The best parameter is a tree with a maximum depth of 10.

### Minumum Number of Samples

In [12]:
# Train models
model_2 = tree.DecisionTreeClassifier(min_samples_split = 2, random_state = 0)
model_2.fit(X_train, y_train)
model_5 = tree.DecisionTreeClassifier(min_samples_split = 5, random_state = 0)
model_5.fit(X_train, y_train)
model_10 = tree.DecisionTreeClassifier(min_samples_split = 10, random_state = 0)
model_10.fit(X_train, y_train)
model_50 = tree.DecisionTreeClassifier(min_samples_split = 50, random_state = 0)
model_50.fit(X_train, y_train)
model_100 = tree.DecisionTreeClassifier(min_samples_split = 100, random_state = 0)
model_100.fit(X_train, y_train)

DecisionTreeClassifier(ccp_alpha=0.0, class_weight=None, criterion='gini',
                       max_depth=None, max_features=None, max_leaf_nodes=None,
                       min_impurity_decrease=0.0, min_impurity_split=None,
                       min_samples_leaf=1, min_samples_split=100,
                       min_weight_fraction_leaf=0.0, presort='deprecated',
                       random_state=0, splitter='best')

In [13]:
# Test models
y_pred_2 = model_2.predict(X_test)
accuracy_2 = accuracy_score (y_test, y_pred_2)
y_pred_5 = model_5.predict(X_test)
accuracy_5 = accuracy_score (y_test, y_pred_5)
y_pred_10 = model_10.predict(X_test)
accuracy_10 = accuracy_score (y_test, y_pred_10)
y_pred_50 = model_50.predict(X_test)
accuracy_50 = accuracy_score (y_test, y_pred_50)
y_pred_100 = model_100.predict(X_test)
accuracy_100 = accuracy_score (y_test, y_pred_100)

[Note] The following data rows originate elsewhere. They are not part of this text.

File: config.mk
export PLATFORM = sky130hd
export DESIGN_NAME = mic_b_bus_mux
export DESIGN_NICKNAME = d
export VERILOG_FILES = /design/src/rtl/mic_b_bus_mux.sv
export SDC_FILE = /design/constraint.sdc
export NUM_CORES = 1
export LEC_CHECK = 0
export CAP_MARGIN = 0
export CORE_AREA = 2 2 121 123
export DETAILED_ROUTE_END_ITERATION = 6
export DIE_AREA = 0 0 123 125
export GPL_ROUTABILITY_DRIVEN = 0
export PLACE_DENSITY = 0.76
export SLEW_MARGIN = 20
export SYNTH_ARGS = -nofsm -noshare
export SYNTH_HDL_FRONTEND = slang
export SYNTH_SLANG_ARGS = --single-unit
File: constraint.sdc
create_clock -name clk -period 2.65 [get_ports clk]
set_clock_uncertainty 0.15 [all_clocks]
set_input_delay 0.6625 -clock clk [delete_from_list [all_inputs] [get_ports clk]]
set_output_delay 0.6625 -clock clk [all_outputs]
set_load 0.05 [all_outputs]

#### Model Accuracy Comparison

In [14]:
print ("2:   ", accuracy_2)
print ("5:   ", accuracy_5)
print ("10:  ", accuracy_10)
print ("50:  ", accuracy_50)
print ("100: ", accuracy_100)

2:    0.9321766561514195
5:    0.9274447949526814
10:   0.9274447949526814
50:   0.8943217665615142
100:  0.8233438485804416


The best parameter is a minumum number of samples of 2.